| What is expected |
Within the material below, how many lines include "paths"? Answer with the count only.

== Data for this task ==

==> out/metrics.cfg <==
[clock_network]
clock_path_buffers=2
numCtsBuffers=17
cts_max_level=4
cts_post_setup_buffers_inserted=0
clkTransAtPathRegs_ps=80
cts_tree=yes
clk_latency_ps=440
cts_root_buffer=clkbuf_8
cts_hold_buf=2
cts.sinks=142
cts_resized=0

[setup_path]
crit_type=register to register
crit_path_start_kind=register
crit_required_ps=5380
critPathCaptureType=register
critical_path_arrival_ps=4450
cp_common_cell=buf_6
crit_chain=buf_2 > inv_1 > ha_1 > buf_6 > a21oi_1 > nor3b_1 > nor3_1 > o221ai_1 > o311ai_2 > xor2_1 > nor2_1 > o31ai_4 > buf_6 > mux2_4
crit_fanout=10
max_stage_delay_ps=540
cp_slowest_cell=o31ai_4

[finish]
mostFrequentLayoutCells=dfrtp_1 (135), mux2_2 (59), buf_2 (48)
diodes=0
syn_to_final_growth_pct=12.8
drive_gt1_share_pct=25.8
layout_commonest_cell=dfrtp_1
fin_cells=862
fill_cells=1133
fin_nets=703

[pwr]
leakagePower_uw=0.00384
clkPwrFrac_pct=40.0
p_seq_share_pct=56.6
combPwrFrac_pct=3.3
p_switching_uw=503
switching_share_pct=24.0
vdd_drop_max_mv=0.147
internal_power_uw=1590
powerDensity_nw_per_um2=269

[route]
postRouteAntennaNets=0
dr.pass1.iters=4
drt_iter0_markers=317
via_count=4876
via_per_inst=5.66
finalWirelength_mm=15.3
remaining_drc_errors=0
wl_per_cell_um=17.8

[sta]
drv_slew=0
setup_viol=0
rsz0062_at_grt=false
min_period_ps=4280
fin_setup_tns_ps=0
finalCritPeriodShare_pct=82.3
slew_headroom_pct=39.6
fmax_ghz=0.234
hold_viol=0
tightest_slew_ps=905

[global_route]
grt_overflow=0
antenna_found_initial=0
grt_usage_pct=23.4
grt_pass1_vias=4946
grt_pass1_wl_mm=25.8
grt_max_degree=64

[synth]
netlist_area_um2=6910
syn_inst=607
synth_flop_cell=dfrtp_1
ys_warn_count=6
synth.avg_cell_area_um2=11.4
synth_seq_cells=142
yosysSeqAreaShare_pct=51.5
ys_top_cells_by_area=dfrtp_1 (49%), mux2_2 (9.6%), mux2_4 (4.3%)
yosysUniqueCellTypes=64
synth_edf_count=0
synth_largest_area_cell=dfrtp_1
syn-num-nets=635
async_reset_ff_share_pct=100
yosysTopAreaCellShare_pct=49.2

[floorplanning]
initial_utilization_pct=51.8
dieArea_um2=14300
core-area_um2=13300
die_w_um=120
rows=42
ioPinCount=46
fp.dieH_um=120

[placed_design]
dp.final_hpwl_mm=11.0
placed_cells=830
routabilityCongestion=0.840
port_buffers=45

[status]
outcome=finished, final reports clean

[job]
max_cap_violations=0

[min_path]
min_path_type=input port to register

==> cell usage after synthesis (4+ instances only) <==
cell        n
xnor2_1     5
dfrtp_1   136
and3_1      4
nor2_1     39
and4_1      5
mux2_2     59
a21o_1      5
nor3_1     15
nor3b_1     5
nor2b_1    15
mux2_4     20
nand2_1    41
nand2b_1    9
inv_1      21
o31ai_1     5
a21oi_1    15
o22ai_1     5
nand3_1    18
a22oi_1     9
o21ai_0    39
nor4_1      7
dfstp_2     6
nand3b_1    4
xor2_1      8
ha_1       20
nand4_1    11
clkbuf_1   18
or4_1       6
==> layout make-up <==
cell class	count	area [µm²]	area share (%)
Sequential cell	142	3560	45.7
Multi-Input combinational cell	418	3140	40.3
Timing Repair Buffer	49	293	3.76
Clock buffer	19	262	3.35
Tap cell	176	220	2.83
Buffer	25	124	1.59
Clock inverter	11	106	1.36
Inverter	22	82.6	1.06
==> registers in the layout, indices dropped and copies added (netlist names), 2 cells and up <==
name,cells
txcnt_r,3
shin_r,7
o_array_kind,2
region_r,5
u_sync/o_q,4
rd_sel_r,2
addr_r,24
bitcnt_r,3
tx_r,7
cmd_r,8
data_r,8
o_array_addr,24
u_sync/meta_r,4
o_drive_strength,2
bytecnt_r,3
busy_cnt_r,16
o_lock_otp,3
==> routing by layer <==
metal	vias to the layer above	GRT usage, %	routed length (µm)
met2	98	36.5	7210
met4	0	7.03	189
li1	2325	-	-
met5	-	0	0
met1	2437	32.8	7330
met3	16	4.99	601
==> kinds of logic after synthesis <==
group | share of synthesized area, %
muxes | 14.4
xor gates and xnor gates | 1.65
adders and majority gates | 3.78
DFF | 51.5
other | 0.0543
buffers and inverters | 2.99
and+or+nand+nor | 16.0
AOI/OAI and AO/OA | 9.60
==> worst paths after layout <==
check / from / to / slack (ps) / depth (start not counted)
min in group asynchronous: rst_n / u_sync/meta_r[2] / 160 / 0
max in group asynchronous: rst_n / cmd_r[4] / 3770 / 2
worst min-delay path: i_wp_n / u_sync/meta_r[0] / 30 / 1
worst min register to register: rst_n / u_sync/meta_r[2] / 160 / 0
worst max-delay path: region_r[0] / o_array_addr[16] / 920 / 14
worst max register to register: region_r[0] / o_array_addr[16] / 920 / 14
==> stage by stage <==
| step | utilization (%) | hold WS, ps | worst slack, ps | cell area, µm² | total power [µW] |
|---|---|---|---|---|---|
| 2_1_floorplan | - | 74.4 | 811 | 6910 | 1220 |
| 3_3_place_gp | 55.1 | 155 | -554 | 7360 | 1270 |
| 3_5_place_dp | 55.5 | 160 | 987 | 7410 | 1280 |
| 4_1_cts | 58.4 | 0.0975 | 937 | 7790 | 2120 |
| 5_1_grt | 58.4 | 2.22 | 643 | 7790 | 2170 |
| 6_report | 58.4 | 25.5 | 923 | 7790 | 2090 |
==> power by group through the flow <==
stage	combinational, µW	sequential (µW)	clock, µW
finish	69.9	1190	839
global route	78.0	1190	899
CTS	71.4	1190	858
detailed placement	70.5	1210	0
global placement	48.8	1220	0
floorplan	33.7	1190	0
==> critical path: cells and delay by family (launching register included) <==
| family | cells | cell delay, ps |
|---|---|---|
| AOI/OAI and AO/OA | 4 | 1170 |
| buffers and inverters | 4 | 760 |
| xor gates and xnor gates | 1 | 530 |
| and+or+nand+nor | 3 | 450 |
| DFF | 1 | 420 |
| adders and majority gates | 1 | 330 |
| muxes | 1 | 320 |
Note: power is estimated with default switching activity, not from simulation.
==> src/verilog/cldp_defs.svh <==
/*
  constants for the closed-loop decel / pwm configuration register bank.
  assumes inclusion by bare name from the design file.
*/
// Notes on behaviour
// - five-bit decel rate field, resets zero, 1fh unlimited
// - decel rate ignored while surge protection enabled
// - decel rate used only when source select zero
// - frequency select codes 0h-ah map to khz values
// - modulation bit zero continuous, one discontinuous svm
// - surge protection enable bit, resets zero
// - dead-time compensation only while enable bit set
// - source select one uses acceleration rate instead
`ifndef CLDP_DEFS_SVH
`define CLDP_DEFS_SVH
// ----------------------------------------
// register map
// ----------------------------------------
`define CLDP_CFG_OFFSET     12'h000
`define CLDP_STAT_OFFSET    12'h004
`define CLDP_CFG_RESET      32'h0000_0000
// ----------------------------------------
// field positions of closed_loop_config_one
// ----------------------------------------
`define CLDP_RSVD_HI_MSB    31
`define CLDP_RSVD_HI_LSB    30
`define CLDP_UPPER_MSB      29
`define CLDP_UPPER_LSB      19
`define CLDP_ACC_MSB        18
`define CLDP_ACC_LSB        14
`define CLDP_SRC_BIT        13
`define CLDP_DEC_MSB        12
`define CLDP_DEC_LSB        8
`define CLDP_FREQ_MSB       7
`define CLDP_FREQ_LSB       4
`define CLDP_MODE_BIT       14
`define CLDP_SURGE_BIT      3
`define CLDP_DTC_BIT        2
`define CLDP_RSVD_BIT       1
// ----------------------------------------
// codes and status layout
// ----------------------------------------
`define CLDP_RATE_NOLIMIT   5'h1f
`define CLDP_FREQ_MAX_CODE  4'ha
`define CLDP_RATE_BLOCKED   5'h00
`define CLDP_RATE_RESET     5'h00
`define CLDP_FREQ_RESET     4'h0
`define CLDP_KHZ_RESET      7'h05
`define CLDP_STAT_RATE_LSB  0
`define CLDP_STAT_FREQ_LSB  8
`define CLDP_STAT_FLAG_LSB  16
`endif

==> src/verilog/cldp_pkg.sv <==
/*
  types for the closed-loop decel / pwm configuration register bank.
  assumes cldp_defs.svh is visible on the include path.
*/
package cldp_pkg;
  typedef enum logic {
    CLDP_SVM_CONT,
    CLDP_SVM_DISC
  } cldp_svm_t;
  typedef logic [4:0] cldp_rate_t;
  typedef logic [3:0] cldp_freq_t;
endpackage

===
== Data for this task ==

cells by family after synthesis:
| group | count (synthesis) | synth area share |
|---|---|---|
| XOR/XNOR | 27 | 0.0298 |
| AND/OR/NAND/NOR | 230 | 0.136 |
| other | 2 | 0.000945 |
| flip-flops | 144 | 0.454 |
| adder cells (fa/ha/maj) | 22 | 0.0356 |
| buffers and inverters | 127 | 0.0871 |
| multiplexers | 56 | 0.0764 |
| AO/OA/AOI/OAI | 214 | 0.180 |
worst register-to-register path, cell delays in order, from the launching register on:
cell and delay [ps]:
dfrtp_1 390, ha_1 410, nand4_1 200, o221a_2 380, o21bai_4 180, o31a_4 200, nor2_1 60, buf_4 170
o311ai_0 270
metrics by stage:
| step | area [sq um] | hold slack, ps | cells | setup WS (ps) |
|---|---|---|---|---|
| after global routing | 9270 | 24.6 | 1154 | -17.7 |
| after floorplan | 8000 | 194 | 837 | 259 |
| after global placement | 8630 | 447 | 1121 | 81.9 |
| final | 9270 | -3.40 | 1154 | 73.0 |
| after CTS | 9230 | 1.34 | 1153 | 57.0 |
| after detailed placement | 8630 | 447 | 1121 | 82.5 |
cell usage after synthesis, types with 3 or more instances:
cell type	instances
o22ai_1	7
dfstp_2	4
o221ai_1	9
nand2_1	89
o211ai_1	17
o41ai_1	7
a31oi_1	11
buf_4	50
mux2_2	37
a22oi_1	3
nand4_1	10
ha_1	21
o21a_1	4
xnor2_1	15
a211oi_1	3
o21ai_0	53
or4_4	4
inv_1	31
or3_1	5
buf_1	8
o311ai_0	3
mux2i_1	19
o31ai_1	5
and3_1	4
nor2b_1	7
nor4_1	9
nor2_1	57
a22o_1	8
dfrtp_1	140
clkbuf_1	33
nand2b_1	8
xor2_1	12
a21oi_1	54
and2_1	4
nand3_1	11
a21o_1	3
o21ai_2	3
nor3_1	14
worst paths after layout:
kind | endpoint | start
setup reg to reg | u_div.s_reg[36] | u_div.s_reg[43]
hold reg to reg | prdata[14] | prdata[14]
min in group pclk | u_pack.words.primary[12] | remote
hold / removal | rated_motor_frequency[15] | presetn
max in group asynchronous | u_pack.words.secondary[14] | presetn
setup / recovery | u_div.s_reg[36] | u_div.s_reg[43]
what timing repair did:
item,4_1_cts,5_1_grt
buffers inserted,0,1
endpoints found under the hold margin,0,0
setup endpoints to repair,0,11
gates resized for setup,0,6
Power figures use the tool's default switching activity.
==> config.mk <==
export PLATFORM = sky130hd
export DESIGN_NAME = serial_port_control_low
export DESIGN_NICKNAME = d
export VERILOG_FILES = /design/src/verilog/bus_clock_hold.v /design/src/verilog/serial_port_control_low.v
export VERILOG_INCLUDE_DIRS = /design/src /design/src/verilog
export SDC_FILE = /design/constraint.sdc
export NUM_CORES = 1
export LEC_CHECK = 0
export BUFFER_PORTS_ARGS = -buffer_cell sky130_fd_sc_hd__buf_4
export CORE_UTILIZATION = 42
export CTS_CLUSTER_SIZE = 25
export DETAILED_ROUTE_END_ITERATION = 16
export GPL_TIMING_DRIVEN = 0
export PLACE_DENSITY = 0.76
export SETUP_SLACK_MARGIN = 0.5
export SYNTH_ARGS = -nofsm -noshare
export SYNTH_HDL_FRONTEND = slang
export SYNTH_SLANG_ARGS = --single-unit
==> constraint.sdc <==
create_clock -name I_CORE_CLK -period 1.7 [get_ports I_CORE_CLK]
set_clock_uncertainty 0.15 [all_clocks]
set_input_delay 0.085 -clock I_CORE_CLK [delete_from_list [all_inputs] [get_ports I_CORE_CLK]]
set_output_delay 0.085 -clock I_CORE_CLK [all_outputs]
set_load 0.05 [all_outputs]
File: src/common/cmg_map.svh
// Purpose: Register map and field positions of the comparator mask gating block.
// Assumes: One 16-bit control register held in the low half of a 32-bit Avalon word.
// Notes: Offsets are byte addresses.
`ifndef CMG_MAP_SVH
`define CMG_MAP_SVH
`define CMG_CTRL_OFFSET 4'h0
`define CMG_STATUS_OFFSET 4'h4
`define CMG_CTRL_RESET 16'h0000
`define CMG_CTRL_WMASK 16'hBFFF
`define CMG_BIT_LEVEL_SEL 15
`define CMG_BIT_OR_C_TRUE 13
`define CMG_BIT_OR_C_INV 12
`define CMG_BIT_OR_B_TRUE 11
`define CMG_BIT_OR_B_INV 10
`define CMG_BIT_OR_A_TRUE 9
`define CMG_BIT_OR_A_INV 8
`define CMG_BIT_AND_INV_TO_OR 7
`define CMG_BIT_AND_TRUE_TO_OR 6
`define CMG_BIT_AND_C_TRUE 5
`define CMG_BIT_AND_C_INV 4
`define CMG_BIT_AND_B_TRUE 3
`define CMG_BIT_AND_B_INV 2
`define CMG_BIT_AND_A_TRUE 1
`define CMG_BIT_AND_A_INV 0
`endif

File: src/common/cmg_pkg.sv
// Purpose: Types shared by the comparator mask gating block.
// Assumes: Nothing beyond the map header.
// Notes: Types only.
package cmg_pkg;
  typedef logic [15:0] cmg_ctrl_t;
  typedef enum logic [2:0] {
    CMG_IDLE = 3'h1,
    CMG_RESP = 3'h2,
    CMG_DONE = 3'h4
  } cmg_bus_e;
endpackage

===

| Response |
2